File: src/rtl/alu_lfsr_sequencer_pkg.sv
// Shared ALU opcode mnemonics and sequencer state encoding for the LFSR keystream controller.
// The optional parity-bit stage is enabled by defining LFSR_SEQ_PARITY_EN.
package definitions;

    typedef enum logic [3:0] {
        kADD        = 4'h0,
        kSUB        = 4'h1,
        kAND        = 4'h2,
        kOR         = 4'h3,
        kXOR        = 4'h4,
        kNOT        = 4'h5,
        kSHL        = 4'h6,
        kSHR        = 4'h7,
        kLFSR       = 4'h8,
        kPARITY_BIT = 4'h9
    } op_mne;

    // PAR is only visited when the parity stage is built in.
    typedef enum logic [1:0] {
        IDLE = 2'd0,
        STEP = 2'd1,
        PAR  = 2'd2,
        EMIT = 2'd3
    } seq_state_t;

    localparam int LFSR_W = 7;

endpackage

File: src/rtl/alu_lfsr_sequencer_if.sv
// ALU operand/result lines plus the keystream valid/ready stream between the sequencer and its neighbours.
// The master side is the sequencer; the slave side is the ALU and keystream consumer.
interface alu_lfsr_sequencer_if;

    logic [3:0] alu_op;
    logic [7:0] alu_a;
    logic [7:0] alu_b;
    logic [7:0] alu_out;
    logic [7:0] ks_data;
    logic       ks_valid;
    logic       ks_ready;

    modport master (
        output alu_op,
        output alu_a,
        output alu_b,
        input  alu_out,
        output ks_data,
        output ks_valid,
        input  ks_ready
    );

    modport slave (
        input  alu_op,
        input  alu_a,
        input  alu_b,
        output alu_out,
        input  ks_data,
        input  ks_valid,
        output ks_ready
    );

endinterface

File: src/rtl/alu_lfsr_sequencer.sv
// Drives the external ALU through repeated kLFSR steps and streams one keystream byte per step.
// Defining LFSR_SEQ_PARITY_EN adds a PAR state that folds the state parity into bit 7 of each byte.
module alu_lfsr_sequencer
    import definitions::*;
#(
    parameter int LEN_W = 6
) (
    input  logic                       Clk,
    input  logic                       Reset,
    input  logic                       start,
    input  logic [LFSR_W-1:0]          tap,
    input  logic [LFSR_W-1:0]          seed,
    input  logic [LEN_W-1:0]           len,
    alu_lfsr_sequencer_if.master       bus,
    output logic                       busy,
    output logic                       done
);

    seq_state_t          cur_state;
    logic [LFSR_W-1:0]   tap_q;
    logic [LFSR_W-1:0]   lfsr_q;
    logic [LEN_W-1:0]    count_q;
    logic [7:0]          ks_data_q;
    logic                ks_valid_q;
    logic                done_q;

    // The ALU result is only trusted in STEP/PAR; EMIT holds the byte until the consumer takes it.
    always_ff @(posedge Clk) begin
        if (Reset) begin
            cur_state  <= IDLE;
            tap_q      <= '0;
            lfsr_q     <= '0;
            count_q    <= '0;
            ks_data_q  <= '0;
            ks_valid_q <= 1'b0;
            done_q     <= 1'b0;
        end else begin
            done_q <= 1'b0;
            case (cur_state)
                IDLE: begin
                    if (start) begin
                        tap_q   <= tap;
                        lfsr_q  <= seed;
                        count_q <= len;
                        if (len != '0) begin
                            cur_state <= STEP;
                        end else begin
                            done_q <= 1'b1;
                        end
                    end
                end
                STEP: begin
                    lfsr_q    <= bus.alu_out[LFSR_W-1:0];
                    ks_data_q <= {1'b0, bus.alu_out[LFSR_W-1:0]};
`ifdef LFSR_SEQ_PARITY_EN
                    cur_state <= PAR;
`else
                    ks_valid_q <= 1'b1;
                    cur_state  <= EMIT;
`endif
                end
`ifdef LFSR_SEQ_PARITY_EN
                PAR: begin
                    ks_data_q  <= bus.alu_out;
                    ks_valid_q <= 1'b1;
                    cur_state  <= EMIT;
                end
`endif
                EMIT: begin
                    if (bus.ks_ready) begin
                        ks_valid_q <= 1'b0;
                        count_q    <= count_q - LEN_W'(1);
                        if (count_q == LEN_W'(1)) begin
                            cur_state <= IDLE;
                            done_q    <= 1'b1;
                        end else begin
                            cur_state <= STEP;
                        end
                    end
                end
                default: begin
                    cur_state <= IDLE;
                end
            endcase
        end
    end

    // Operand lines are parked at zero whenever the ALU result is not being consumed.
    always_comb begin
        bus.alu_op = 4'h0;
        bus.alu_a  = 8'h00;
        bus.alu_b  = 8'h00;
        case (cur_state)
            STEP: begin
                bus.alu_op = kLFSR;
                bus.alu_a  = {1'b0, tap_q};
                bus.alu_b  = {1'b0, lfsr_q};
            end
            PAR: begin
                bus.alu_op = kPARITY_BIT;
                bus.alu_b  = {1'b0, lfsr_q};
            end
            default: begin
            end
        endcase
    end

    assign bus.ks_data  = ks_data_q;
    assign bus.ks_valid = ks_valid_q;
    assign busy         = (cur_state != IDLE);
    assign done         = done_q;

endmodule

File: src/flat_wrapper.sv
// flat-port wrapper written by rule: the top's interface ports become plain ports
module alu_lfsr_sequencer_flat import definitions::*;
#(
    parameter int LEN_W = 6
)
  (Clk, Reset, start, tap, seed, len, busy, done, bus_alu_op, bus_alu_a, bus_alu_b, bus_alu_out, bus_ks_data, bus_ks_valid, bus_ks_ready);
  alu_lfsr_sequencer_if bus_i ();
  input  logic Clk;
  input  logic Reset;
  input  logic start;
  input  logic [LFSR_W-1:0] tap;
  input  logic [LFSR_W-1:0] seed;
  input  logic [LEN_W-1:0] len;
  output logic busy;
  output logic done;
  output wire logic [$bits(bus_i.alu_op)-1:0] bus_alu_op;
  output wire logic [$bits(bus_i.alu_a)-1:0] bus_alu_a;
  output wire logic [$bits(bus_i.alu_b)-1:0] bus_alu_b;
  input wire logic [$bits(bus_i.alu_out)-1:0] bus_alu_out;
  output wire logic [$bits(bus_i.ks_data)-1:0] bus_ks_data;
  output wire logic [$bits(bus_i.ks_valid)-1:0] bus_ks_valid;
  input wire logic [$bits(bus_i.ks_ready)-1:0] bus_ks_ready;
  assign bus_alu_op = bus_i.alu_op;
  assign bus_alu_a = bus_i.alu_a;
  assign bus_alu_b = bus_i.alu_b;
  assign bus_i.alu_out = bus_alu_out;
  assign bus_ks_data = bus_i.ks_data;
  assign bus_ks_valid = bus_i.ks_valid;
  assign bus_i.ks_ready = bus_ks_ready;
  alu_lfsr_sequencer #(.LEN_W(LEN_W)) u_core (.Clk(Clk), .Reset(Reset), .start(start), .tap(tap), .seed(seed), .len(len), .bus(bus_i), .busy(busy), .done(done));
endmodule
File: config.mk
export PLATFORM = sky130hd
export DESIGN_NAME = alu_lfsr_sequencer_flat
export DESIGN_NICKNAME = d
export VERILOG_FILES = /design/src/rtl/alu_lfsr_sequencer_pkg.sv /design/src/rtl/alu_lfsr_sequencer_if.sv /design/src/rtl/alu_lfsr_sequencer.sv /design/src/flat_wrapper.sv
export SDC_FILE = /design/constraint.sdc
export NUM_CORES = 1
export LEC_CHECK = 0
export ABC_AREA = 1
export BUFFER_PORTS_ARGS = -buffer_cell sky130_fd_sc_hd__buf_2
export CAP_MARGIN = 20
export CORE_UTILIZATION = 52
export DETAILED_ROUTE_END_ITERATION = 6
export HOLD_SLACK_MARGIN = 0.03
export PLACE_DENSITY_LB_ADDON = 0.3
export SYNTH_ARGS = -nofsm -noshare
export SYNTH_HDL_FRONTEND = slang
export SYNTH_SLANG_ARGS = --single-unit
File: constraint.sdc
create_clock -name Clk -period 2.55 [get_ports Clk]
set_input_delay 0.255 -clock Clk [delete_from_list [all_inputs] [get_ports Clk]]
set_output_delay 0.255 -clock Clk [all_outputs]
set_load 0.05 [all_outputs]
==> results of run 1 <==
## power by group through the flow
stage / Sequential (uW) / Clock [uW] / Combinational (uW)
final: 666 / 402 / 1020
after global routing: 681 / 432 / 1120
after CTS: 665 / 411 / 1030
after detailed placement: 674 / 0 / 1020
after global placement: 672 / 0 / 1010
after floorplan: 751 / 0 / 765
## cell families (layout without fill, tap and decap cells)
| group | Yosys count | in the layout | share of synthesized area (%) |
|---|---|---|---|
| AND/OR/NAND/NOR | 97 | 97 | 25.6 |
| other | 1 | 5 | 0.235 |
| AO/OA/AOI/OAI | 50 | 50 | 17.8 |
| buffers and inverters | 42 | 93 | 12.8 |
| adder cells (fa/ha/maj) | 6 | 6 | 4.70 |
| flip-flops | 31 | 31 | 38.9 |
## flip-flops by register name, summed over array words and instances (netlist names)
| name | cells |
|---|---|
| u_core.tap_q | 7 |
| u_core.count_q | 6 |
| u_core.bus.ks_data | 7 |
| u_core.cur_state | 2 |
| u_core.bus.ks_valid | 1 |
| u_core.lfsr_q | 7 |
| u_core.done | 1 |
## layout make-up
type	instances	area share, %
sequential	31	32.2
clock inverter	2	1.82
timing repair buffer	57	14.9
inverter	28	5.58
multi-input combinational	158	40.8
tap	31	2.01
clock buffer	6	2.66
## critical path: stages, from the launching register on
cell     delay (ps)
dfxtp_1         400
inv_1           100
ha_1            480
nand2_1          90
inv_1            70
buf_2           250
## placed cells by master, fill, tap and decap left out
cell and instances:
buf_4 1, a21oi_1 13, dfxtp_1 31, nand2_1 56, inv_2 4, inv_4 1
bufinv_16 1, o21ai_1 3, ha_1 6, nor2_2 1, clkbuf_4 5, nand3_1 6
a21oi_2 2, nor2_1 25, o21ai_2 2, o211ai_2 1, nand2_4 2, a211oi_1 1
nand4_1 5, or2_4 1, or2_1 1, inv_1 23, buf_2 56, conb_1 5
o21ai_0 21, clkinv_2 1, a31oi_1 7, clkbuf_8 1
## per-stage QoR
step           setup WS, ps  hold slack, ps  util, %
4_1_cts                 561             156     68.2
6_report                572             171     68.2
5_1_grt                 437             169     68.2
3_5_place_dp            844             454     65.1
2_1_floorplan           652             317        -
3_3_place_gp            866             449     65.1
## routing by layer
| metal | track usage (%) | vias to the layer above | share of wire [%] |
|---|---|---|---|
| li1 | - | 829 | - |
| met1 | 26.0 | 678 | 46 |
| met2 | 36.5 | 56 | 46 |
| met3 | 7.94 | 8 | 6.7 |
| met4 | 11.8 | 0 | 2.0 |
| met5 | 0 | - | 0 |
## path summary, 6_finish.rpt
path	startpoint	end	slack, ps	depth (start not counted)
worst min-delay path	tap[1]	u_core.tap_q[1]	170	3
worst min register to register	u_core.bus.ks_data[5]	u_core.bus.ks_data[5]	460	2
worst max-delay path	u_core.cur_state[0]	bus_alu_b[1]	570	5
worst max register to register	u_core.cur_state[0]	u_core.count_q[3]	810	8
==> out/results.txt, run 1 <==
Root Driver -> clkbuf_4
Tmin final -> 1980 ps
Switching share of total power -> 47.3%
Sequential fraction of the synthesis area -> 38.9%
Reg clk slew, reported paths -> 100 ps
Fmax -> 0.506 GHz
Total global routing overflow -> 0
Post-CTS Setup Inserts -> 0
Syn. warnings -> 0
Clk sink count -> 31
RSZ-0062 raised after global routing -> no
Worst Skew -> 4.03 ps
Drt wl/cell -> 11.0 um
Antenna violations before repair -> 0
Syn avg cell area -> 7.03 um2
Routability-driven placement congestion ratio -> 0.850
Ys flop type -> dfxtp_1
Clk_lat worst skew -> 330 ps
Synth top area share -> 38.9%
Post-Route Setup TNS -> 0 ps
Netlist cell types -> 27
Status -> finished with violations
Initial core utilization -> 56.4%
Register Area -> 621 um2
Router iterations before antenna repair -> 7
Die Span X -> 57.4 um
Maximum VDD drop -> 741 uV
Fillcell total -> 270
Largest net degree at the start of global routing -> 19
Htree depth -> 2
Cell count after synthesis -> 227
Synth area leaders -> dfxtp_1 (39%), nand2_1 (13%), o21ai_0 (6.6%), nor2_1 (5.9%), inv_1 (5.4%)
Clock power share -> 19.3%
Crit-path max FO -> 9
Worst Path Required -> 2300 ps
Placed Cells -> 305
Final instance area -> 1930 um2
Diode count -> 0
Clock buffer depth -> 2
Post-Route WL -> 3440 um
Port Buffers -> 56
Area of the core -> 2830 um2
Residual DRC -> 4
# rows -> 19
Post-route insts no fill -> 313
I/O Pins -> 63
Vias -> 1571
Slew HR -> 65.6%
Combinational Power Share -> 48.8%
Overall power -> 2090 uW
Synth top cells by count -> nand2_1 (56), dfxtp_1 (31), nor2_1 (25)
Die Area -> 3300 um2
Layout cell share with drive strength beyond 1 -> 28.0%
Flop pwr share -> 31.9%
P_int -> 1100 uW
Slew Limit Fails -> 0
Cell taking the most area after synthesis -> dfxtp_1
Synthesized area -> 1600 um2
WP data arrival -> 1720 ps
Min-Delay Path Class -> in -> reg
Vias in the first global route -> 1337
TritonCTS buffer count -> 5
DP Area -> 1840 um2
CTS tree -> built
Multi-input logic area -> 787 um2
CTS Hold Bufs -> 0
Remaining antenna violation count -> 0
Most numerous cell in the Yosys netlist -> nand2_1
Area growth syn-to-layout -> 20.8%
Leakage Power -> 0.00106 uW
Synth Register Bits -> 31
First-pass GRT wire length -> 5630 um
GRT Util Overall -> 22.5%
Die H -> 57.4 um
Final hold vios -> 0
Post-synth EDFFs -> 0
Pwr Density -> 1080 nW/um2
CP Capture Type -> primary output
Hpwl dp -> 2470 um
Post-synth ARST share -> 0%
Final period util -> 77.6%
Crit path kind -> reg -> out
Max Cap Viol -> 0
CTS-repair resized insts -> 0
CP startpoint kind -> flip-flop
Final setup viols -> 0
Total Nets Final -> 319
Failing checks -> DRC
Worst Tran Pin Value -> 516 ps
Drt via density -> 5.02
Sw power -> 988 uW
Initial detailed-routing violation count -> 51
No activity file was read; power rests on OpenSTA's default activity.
====================
What are the exact lines from the beginning of the material through the line containing "and its neighbours."? Write out those lines alone.

File: src/rtl/alu_lfsr_sequencer_pkg.sv
// Shared ALU opcode mnemonics and sequencer state encoding for the LFSR keystream controller.
// The optional parity-bit stage is enabled by defining LFSR_SEQ_PARITY_EN.
package definitions;

    typedef enum logic [3:0] {
        kADD        = 4'h0,
        kSUB        = 4'h1,
        kAND        = 4'h2,
        kOR         = 4'h3,
        kXOR        = 4'h4,
        kNOT        = 4'h5,
        kSHL        = 4'h6,
        kSHR        = 4'h7,
        kLFSR       = 4'h8,
        kPARITY_BIT = 4'h9
    } op_mne;

    // PAR is only visited when the parity stage is built in.
    typedef enum logic [1:0] {
        IDLE = 2'd0,
        STEP = 2'd1,
        PAR  = 2'd2,
        EMIT = 2'd3
    } seq_state_t;

    localparam int LFSR_W = 7;

endpackage

File: src/rtl/alu_lfsr_sequencer_if.sv
// ALU operand/result lines plus the keystream valid/ready stream between the sequencer and its neighbours.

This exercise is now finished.